Seit 2015 gibt es in Deutschland per Gesetz den Mindestlohn. Weniger als 8,50 Euro dürfen Arbeitnehmer seither nicht verdienen. Eine Erhöhung gab es bereits zum 1. Januar 2017 auf 8,84 Euro. Dieser Betrag ist allerdings nur noch für das laufende Kalenderjahr verbindlich.

Ab 2019 wird der Mindestlohn bundesweit auf 9,35 Euro pro Stunde angehoben. Das hat die Mindestlohnkommission, die aus je drei Vertretern von Arbeitgebern und Gewerkschaften, einem Vorsitzenden und zwei nicht stimmberechtigten Wissenschaftlern besteht, am Dienstag beschlossen. Im nächsten Schritt muss Bundesarbeitsminister Hubertus Heil die Vorlage annehmen.
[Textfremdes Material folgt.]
## flow/config.mk

```make
export PLATFORM = sky130hd
export DESIGN_NAME = ShiftRegisterFullLoad
export DESIGN_NICKNAME = ShiftRegisterFullLoad
export VERILOG_FILES = /design/flow/design.v
export SDC_FILE = /design/flow/constraint.sdc
export NUM_CORES = 4
export LEC_CHECK = 1
export CORE_AREA = 10 10 97 97
export DIE_AREA = 0 0 107 107
```

## flow/constraint.sdc

```tcl
current_design ShiftRegisterFullLoad

set clk_period 2.2
set clk_io_pct 0.2

create_clock -name clk0 -period $clk_period [get_ports {clock}]

set non_clock_inputs [all_inputs -no_clocks]
set_input_delay [expr $clk_period * $clk_io_pct] -clock clk0 $non_clock_inputs
set_output_delay [expr $clk_period * $clk_io_pct] -clock clk0 [all_outputs]
```

## flow/design.v

```verilog
parameter CONFIG_LOG_WRAP_BITS = 8;
parameter CONFIG_LOG_WIDTH = 8;
parameter CONFIG_LOG_LS = 1;
parameter CONFIG_LOG_TO_LINEAR_BITS = 5;
parameter CONFIG_LINEAR_TO_LOG_BITS = 5;
parameter CONFIG_LOG_ACC_WRAP_BITS = 64;
parameter CONFIG_LOG_ACC_BITS = 41;
parameter CONFIG_POSIT_WRAP_BITS = 8;
parameter CONFIG_POSIT_WIDTH = 8;
parameter CONFIG_POSIT_ES = 1;
parameter CONFIG_QUIRE_OVERFLOW = 0;
parameter CONFIG_QUIRE_WRAP_BITS = 64;
parameter CONFIG_QUIRE_BITS = 41;
parameter CONFIG_POSIT_PRODUCT_WRAP_BITS = 32;
parameter CONFIG_POSIT_PRODUCT_FRAC_BITS = 10;
parameter CONFIG_POSIT_PRODUCT_EXP_BITS = 6;
parameter CONFIG_POSIT_PRODUCT_BITS = (CONFIG_POSIT_PRODUCT_FRAC_BITS +
                                       CONFIG_POSIT_PRODUCT_EXP_BITS +
                                       3);
package Comparison;
  typedef enum { EQ, NE, LT, LE, GT, GE } Type;
endpackage
module ShiftRegisterFullLoad #(parameter WIDTH=8,
                               parameter DEPTH=4)
   (output logic [WIDTH-1:0] out,
    input [DEPTH-1:0][WIDTH-1:0] init,
    input load,
    input enable,
    input reset,
    input clock);
  logic [DEPTH-1:0][WIDTH-1:0] regs;
  logic [DEPTH-1:0][WIDTH-1:0] newRegs;
  always_comb begin
    out = regs[0];
    newRegs = {WIDTH'(1'b0), regs[DEPTH-1:1]};
  end
  always_ff @(posedge clock) begin
    if (reset || load) begin
      regs <= reset ? (WIDTH*DEPTH)'(1'b0) : init;
    end else if (enable) begin
      regs <= newRegs;
    end
  end
endmodule
```

## flow/run.sh

```bash
#!/bin/bash
# OpenROAD 26Q1-2900-gdf79404cd8, Yosys 0.63+post, stock flow scripts
make -C /OpenROAD-flow-scripts/flow DESIGN_CONFIG=/design/flow/config.mk WORK_HOME=/design/flow/orfs finish
```

==> results.toml <==
# generated from flow reports
[outcome]
status = "complete, no violations"

[routing]
ant_nets = 0
drt_iter0_markers = 20
viasPerCell = 3.29
routedWlPerCell_microns = 11.3
num_vias = 799
wirelength_microns = 2740
drc = 0
antenna_cells = 0
drt-pass1-iter-count = 3

[floorplanning]
fp.dieH_microns = 107
die_x_microns = 107
io-pin-count = 44
fp_util = 0.196
core.rowCount = 31
chipArea_sq_um = 11400
core-area_sq_um = 7290

[placement]
dpl-instance-area_sq_um = 1960
gp_congestion = 0.682
io_buffer_count = 43
numPlacedInstances = 235
dp_hpwl_microns = 2180

[clock_tree]
cts.reportedPaths.clkPinSlew_ns = 0.06
cts_sinks = 32
cts_tree = "done"
cts-resized-gates = 0
clock_path_buffers = 2
clk_latency_ns = 0.27
cts_made_buffers = 5
htreeDepth = 2
hold_buffers = 0
cts_setup_buffers = 0
cts_root_buf = "clkbuf_8"

[timing]
whs_ns = 0.556
worstMarginPinSlew_ns = 0.317
setup_viol = 0
fin_tns_setup_ns = 0
min_period_over_period = 0.677
hold_viol = 0
max_clock_freq_ghz = 0.671
grt_setup_unrepaired = "no"
slew_headroom = 0.789
clock_skew_ns = 0.00393
fin_crit_ns = 1.49
slew_violations = 0

[setup_path]
slowest_stage = "clkdlybuf4s50_1"
critPathRequiredTime_ns = 1.76
crit_path_end_kind = "output port"
cpPeakStageDelay_ns = 0.46
crit_chain = "clkdlybuf4s50_1"
critPathKind = "reg -> out"
start_kind = "flop"
cp_max_fo = 1
path_buffers = 1
crit_family = "buffers and inverters"
crit_arrival_ns = 1.05

[yosys]
yosys_cells = 96
ys_ff = 32
syn_area_sq_um = 1430
ys_seq_share = 0.673
synth_cell_type_count = 9
synth-area-yosys_sq_um = 1430
syn_area_per_cell_sq_um = 14.9
yosysWarnings = 1
syn_inst = 96

[pwr]
power.density_nw_per_um2 = 641
ir_worst_vdd_uv = 259
leakage_nw = 0.811

[layout]
largest_register_ffs = 32
drive_above_1_share = 0.0694
lay_top_cells = "clkdlybuf4s50_1, edfxtp_1, mux2i_1, nor2_1, and2_1"
stdcell_area_sq_um = 2040
area_growth_syn_to_layout_pct = 42.8
top_regs = "regs x32"
utilization = 0.280
regMostFlops = "regs"
final_common_cell = "clkdlybuf4s50_1"
final_cell_count_no_fill = 243

[global_route]
antenna_found_initial = 0
grt_pass1_vias = 908
grt_overflow = 0
grt_pass1_wl_microns = 4500
grtUsageTotal = 0.0510
grt_max_degree = 33

[flow_run]
warnings = 25
cap_viol_max_count = 0

[worst_hold_path]
min-delay-path-class = "reg -> reg"
worst min-delay path, cell delays in order, from the launching register on:
cell      delay, ns
edfxtp_1       0.32
mux2i_1        0.06
nor2_1         0.07
cells by family (layout without fill, tap and decap cells):
logic type	after synthesis	after routing	share of synthesized area
flops	32	32	0.673
simple gates	34	34	0.112
mux	24	24	0.168
buf+inv	6	54	0.0464
power breakdown:
part	internal, mW	switching [mW]
clock	0.219	0.179
combinational	0.113	0.0569
sequential	0.727	0.0107
per-stage QoR:
step | setup slack, ns | power (mW)
finish | 0.710 | 1.31
global route | 0.642 | 1.39
CTS | 0.685 | 1.33
detailed placement | 0.487 | 0.925
global placement | 0.486 | 0.923
floorplan | 0.439 | 0.826
cell usage after synthesis (all sizes together):
master,n,share of area
and2,8,0.035
buf,6,0.046
edfxtp,32,0.67
mux2i,24,0.17
nor2,24,0.063
nor2b,1,0.0096
or3,1,0.0044
final cells by class:
type	count	area (sq um)
Fill cell	786	5250
Sequential cell	32	961
Timing Repair Buffer	46	473
Multi-Input combinational cell	58	400
Tap cell	99	124
Clock buffer	7	76.3
Clock inverter	1	3.75
per-layer routing:
layer  vias up  GRT usage  part of all wire
met5         -          0                 0
met4         0    0.00677            0.0047
met3         2     0.0327              0.13
met2        35     0.0852              0.48
met1       327     0.0549              0.38
li1        435          -                 -
final timing paths:
path | endpoint | cells past startpoint | slack, ns | from
max | out[0] | 1 | 0.71 | regs[0]
min | regs[8] | 2 | 0.56 | regs[16]
max reg2reg | regs[18] | 2 | 1.40 | regs[26]
min reg2reg | regs[8] | 2 | 0.56 | regs[16]
Power and IR drop assume default switching activity.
Eine Abänderung der Vorlage ist ihm nicht möglich.

Rund drei Millionen Menschen in Deutschland sind von der Lohnerhöhung zum 1. Januar betroffen.

Die Höhe des Mindestlohns für die Jahre 2019 und 2020 ist von der Lohnentwicklung in den Jahren 2016 und 2017 abhängig.